/jstrings

Java Strings Extractor

Primary LanguageRustBSD 3-Clause "New" or "Revised" LicenseBSD-3-Clause

jstrings

Java Strings Extractor

The purpose of this simple tool is to find all string litetals in a compiled Java code. It searches for the most common locations and prints each foudn string to stdout. The tool is not attempting to re-escape the strings and multi-line strings may be outputed as-is - as multilines.

Currently implemented search locations:

  • String constants in class files
  • Values in java properties files

Future search locations:

  • XML files.
  • YAML files

I wrote this tool to automatically inspect a JAR file we are about to distribute to check if any information we do not want to distribute ended up in the artifact. It is meant to catch accidental inclusion of unit and integration test data into production artifacts.

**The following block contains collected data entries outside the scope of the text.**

## config.mk

```make
export PLATFORM = sky130hd
export DESIGN_NAME = fft512_peak_sink_flat
export DESIGN_NICKNAME = d
export VERILOG_FILES = /design/src/rtl/fft512_peak_sink_if.sv /design/src/rtl/fft512_peak_sink.sv /design/src/flat_wrapper.sv
export SDC_FILE = /design/constraint.sdc
export NUM_CORES = 2
export LEC_CHECK = 0
export CAP_MARGIN = 15
export CELL_PAD_IN_SITES_DETAIL_PLACEMENT = 1
export CELL_PAD_IN_SITES_GLOBAL_PLACEMENT = 2
export CORE_MARGIN = 1.5
export CORE_UTILIZATION = 44
export DETAILED_ROUTE_END_ITERATION = 16
export PLACE_DENSITY_LB_ADDON = 0.1
export REMOVE_ABC_BUFFERS = 1
export SLEW_MARGIN = 20
export SYNTH_ARGS = -nofsm -noshare
export SYNTH_HDL_FRONTEND = slang
export SYNTH_SLANG_ARGS = --single-unit
```

## constraint.sdc

```tcl
create_clock -name clk -period 9.6 [get_ports clk]
set_input_delay 1.92 -clock clk [delete_from_list [all_inputs] [get_ports clk]]
set_output_delay 1.92 -clock clk [all_outputs]
set_load 0.1 [all_outputs]
```

## src/rtl/fft512_peak_sink_if.sv

```systemverilog
// AXI4-Stream style link carrying FFT output bins into the peak sink.
//   s_axis_tdata  : [15:0] real, [31:16] imaginary, signed two's complement
//   s_axis_tvalid : beat valid from the FFT master
//   s_axis_tlast  : marks bin 511 of a frame
//   s_axis_tready : sink ready; a beat transfers when tvalid and tready are both 1
interface fft512_peak_sink_if;
    logic [31:0] s_axis_tdata;
    logic        s_axis_tvalid;
    logic        s_axis_tlast;
    logic        s_axis_tready;

    modport master (
        output s_axis_tdata,
        output s_axis_tvalid,
        output s_axis_tlast,
        input  s_axis_tready
    );

    modport slave (
        input  s_axis_tdata,
        input  s_axis_tvalid,
        input  s_axis_tlast,
        output s_axis_tready
    );
endinterface

```

## src/rtl/fft512_peak_sink.sv

```systemverilog
// Consumes 512-bin FFT frames and reports the strongest bin in [BIN_LO, BIN_HI].
// Ports:
//   clk        : single clock, rising edge
//   reset      : asynchronous active-low reset
//   s_axis     : stream slave (tdata/tvalid/tlast in, tready out)
//   peak_bin   : bin index of the largest in-band magnitude of the last good frame
//   peak_mag   : re^2+im^2 of that bin, unsigned
//   peak_valid : one-cycle pulse when peak_bin/peak_mag update
//   frame_err  : sticky tlast/bin-count mismatch flag, cleared only by reset
//   frame_cnt  : count of good frames reported, wraps
module fft512_peak_sink #(
    parameter int unsigned BIN_LO = 1,
    parameter int unsigned BIN_HI = 255
) (
    input  logic                      clk,
    input  logic                      reset,
    fft512_peak_sink_if.slave         s_axis,
    output logic [8:0]                peak_bin,
    output logic [31:0]               peak_mag,
    output logic                      peak_valid,
    output logic                      frame_err,
    output logic [15:0]               frame_cnt
);

    localparam int unsigned BIN_W = 9;
    localparam int unsigned SQ_W  = 31;
    localparam int unsigned MAG_W = 32;
    localparam int unsigned CNT_W = 16;
    localparam logic [BIN_W-1:0] LAST_BIN = BIN_W'(511);

    typedef enum logic [1:0] {
        ST_RUN,
        ST_FLUSH,
        ST_REPORT,
        ST_DRAIN
    } state_e;

    state_e             state_q;
    logic [BIN_W-1:0]   bin_q;
    logic               flush_q;
    logic               tready_q;

    logic               s1_v_q;
    logic [SQ_W-1:0]    s1_re2_q;
    logic [SQ_W-1:0]    s1_im2_q;
    logic [BIN_W-1:0]   s1_bin_q;

    logic [MAG_W-1:0]   max_mag_q;
    logic [BIN_W-1:0]   max_bin_q;

    logic [BIN_W-1:0]   peak_bin_q;
    logic [MAG_W-1:0]   peak_mag_q;
    logic               peak_valid_q;
    logic               frame_err_q;
    logic [CNT_W-1:0]   frame_cnt_q;

    // Squares of the incoming beat; (-32768)^2 = 2^30 still fits in 31 bits.
    logic signed [15:0] re_c;
    logic signed [15:0] im_c;
    logic signed [31:0] re_sq_c;
    logic signed [31:0] im_sq_c;
    logic               accept_c;
    logic [MAG_W-1:0]   mag_c;
    logic               in_band_c;
    logic               upd_c;

    assign re_c     = $signed(s_axis.s_axis_tdata[15:0]);
    assign im_c     = $signed(s_axis.s_axis_tdata[31:16]);
    assign re_sq_c  = 32'(re_c) * 32'(re_c);
    assign im_sq_c  = 32'(im_c) * 32'(im_c);
    assign accept_c = s_axis.s_axis_tvalid & tready_q;

    // Stage 2 compare: strictly greater keeps the lower bin on ties.
    assign mag_c     = MAG_W'(s1_re2_q) + MAG_W'(s1_im2_q);
    assign in_band_c = (32'(s1_bin_q) >= BIN_LO) && (32'(s1_bin_q) <= BIN_HI);
    assign upd_c     = s1_v_q && in_band_c && (mag_c > max_mag_q);

    assign s_axis.s_axis_tready = tready_q;
    assign peak_bin   = peak_bin_q;
    assign peak_mag   = peak_mag_q;
    assign peak_valid = peak_valid_q;
    assign frame_err  = frame_err_q;
    assign frame_cnt  = frame_cnt_q;

    // Frame sequencing, two-stage magnitude pipeline and report registers.
    // Later assignments in the case override the stage-2 update when a frame is discarded.
    always_ff @(posedge clk or negedge reset) begin
        if (!reset) begin
            state_q      <= ST_RUN;
            bin_q        <= '0;
            flush_q      <= 1'b0;
            tready_q     <= 1'b0;
            s1_v_q       <= 1'b0;
            s1_re2_q     <= '0;
            s1_im2_q     <= '0;
            s1_bin_q     <= '0;
            max_mag_q    <= '0;
            max_bin_q    <= '0;
            peak_bin_q   <= '0;
            peak_mag_q   <= '0;
            peak_valid_q <= 1'b0;
            frame_err_q  <= 1'b0;
            frame_cnt_q  <= '0;
        end else begin
            peak_valid_q <= 1'b0;
            s1_v_q       <= 1'b0;

            if (upd_c) begin
                max_mag_q <= mag_c;
                max_bin_q <= s1_bin_q;
            end

            case (state_q)
                ST_RUN: begin
                    tready_q <= 1'b1;
                    if (accept_c) begin
                        if (s_axis.s_axis_tlast && (bin_q != LAST_BIN)) begin
                            // Early tlast: drop the frame, including any beat still in stage 1.
                            frame_err_q <= 1'b1;
                            bin_q       <= '0;
                            max_mag_q   <= '0;
                            max_bin_q   <= '0;
                        end else if (!s_axis.s_axis_tlast && (bin_q == LAST_BIN)) begin
                            // Missing tlast: throw beats away until the master sends one.
                            frame_err_q <= 1'b1;
                            bin_q       <= '0;
                            state_q     <= ST_DRAIN;
                        end else begin
                            s1_v_q   <= 1'b1;
                            s1_re2_q <= SQ_W'(re_sq_c);
                            s1_im2_q <= SQ_W'(im_sq_c);
                            s1_bin_q <= bin_q;
                            bin_q    <= bin_q + BIN_W'(1);
                            if (bin_q == LAST_BIN) begin
                                state_q  <= ST_FLUSH;
                                flush_q  <= 1'b0;
                                tready_q <= 1'b0;
                            end
                        end
                    end
                end

                ST_FLUSH: begin
                    // Two stalled cycles let bin 511 pass stage 1 and stage 2.
                    tready_q <= 1'b0;
                    flush_q  <= 1'b1;
                    if (flush_q) begin
                        state_q <= ST_REPORT;
                    end
                end

                ST_REPORT: begin
                    peak_bin_q   <= max_bin_q;
                    peak_mag_q   <= max_mag_q;
                    peak_valid_q <= 1'b1;
                    frame_cnt_q  <= frame_cnt_q + CNT_W'(1);
                    bin_q        <= '0;
                    max_mag_q    <= '0;
                    max_bin_q    <= '0;
                    tready_q     <= 1'b1;
                    state_q      <= ST_RUN;
                end

                ST_DRAIN: begin
                    tready_q <= 1'b1;
                    if (accept_c && s_axis.s_axis_tlast) begin
                        bin_q     <= '0;
                        max_mag_q <= '0;
                        max_bin_q <= '0;
                        state_q   <= ST_RUN;
                    end
                end

                default: begin
                    state_q  <= ST_RUN;
                    tready_q <= 1'b0;
                end
            endcase
        end
    end

endmodule

```

## src/flat_wrapper.sv

```systemverilog
// flat-port wrapper written by rule: the top's interface ports become plain ports
module fft512_peak_sink_flat 
#(
    parameter int unsigned BIN_LO = 1,
    parameter int unsigned BIN_HI = 255
)
  (clk, reset, peak_bin, peak_mag, peak_valid, frame_err, frame_cnt, s_axis_s_axis_tdata, s_axis_s_axis_tvalid, s_axis_s_axis_tlast, s_axis_s_axis_tready);
  fft512_peak_sink_if s_axis_i ();
  input  logic clk;
  input  logic reset;
  output logic [8:0] peak_bin;
  output logic [31:0] peak_mag;
  output logic peak_valid;
  output logic frame_err;
  output logic [15:0] frame_cnt;
  input wire logic [$bits(s_axis_i.s_axis_tdata)-1:0] s_axis_s_axis_tdata;
  input wire logic [$bits(s_axis_i.s_axis_tvalid)-1:0] s_axis_s_axis_tvalid;
  input wire logic [$bits(s_axis_i.s_axis_tlast)-1:0] s_axis_s_axis_tlast;
  output wire logic [$bits(s_axis_i.s_axis_tready)-1:0] s_axis_s_axis_tready;
  assign s_axis_i.s_axis_tdata = s_axis_s_axis_tdata;
  assign s_axis_i.s_axis_tvalid = s_axis_s_axis_tvalid;
  assign s_axis_i.s_axis_tlast = s_axis_s_axis_tlast;
  assign s_axis_s_axis_tready = s_axis_i.s_axis_tready;
  fft512_peak_sink #(.BIN_LO(BIN_LO), .BIN_HI(BIN_HI)) u_core (.clk(clk), .reset(reset), .s_axis(s_axis_i), .peak_bin(peak_bin), .peak_mag(peak_mag), .peak_valid(peak_valid), .frame_err(frame_err), .frame_cnt(frame_cnt));
endmodule
```

==> metrics.md <==
| Metric | Value |
|---|---|
| Synth Register Bits | `183` |
| Final TNS setup | `0 ns` |
| Setup Crit Path Kind | `input port to register` |
| Clock slew at reported path FFs | `0.07 ns` |
| Port bufs | `95` |
| Crit Path Max Fanout | `13` |
| Antenna diode count | `0` |
| Capturing point of the worst reg2reg path | `u_core.max_bin_q[1]$_DFF_PN0_` |
| DRC errors left | `0` |
| Worst-case reg-to-reg path depth | `17` |
| Ys async rst share | `100%` |
| Design area | `29100 um^2` |
| Die width | `249 um` |
| Clk_skew | `0.0164 ns` |
| Startpoint types | `input port` |
| Total clock sinks | `183` |
| Post-route setup slack | `0.994 ns` |
| GP Congestion | `0.832` |
| DP Wirelength | `54.9 mm` |
| Status | `complete, no violations` |
| Mapped Area | `26700 um^2` |
| Initial antenna violation count | `1` |
| Hold depth | `1` |
| Max-slew violation count | `0` |
| # hold bufs at CTS | `0` |
| CTS tree | `yes` |
| ANT nets after route | `0` |
| RSZ-0062 raised after global routing | `no` |
| Min-Delay Startpoint | `u_core.frame_cnt[15]$_DFFE_PN0P_` |
| Synth Instances | `2901` |
| Largest net degree at the start of global routing | `109` |
| Worst Path Arrival | `8.93 ns` |
| DRT iter0 DRCs | `621` |
| GR Util met3 | `2.33%` |
| WL final | `64.4 mm` |
| Root Driver | `clkbuf_16` |
| Area of the core | `60100 um^2` |
| # nets final | `3685` |
| Setup bufs post-CTS | `0` |
| CTS H-tree depth | `4` |
| IO Pins | `96` |
| Gr usage total | `22.2%` |
| Minimum clock period | `8.61 ns` |
| Crit. End Element | `register` |
| First-pass DRT Iterations | `4` |
| # resized after CTS | `0` |
| DR vias | `19300` |
| Final Cycle Share | `89.6%` |
| Primary FF master, synth | `dfrtp_1` |
| Normalized max-slew margin | `29.0%` |
| Max Clock Freq | `116 MHz` |
| Maximum clock insertion buffer count | `2` |
| GRT overflow | `0` |
| First-pass GRT wire length | `111 mm` |
| Starting Density | `44.3%` |
| Setup violations, final | `0` |
| Die area | `62100 um^2` |
| Vias in the first global route | `21900` |
| WP data required | `9.92 ns` |
| Hold crit path type | `register to register` |
| WL/cell | `17.2 um` |
| Vias per inst | `5.14` |
| Hold worst-path end | `u_core.frame_cnt[15]$_DFFE_PN0P_` |
| Post-synth EDFFs | `0` |
| Clock latency on the worst-skew pair | `0.48 ns` |
| Met2 Use GR | `39.5%` |
| Slew @ Worst Pin | `1.06 ns` |
| Placed Area | `28500 um^2` |
| R2r setup slk | `3.54 ns` |
| Met1 Use GR | `29.4%` |
| Hold Vio Cnt, Final | `0` |
| RR Startpoint | `u_core.s1_im2_q[20]$_DFFE_PN0P_` |
| Share of cells above drive strength 1 | `3.61%` |
| Layout Area Growth over Synthesis | `9.09%` |
| CTS Buf Count | `17` |
| Max Cap Violations | `0` |
| Number of synthesis warnings | `0` |
| Row count | `90` |
| Avg Cell Area, Syn | `9.19 um^2` |
| GRT busiest layer | `met2` |
| Chip Height | `249 um` |
| Distinct cell type count after synthesis | `78` |
| Sequential cell area fraction in the yosys report | `17.2%` |
| Setup WS pre-CTS | `0.510 ns` |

Why not simply use strings

the standard strings tool would extract strings from unarchived JAR files just fine, but it will extract all the strings. Including class names, method names and signatures. Knowing what is a user defined string and what is not helps to limit the output.

Why Rust?

It was possible to read jar files from java, load classes and inspect them using reflection. However, that would invoke static initializers on those classes and those may fail. It may also consume more memory and CPU while doing this.

Using Java Class parser from another language allows to analyze the class file "at rest". Which may also be valuable in some cases.

Usage

jstrings library.jar

This will print all string constants discovered in all of the files inside the Jar to stdout.

jstrings -e library.jar

Just like the above, but will also prepend with an average entropy in the string. Average entropy being average of entropies of each word in the string.

Why compute entropy?

The use case is to pipe output to sort -nr | head and examine the highest-entropy strings in the jar file one is about to publish. This is to discover accientally included resources such as valid credentials from the test classes or pre-prod environments.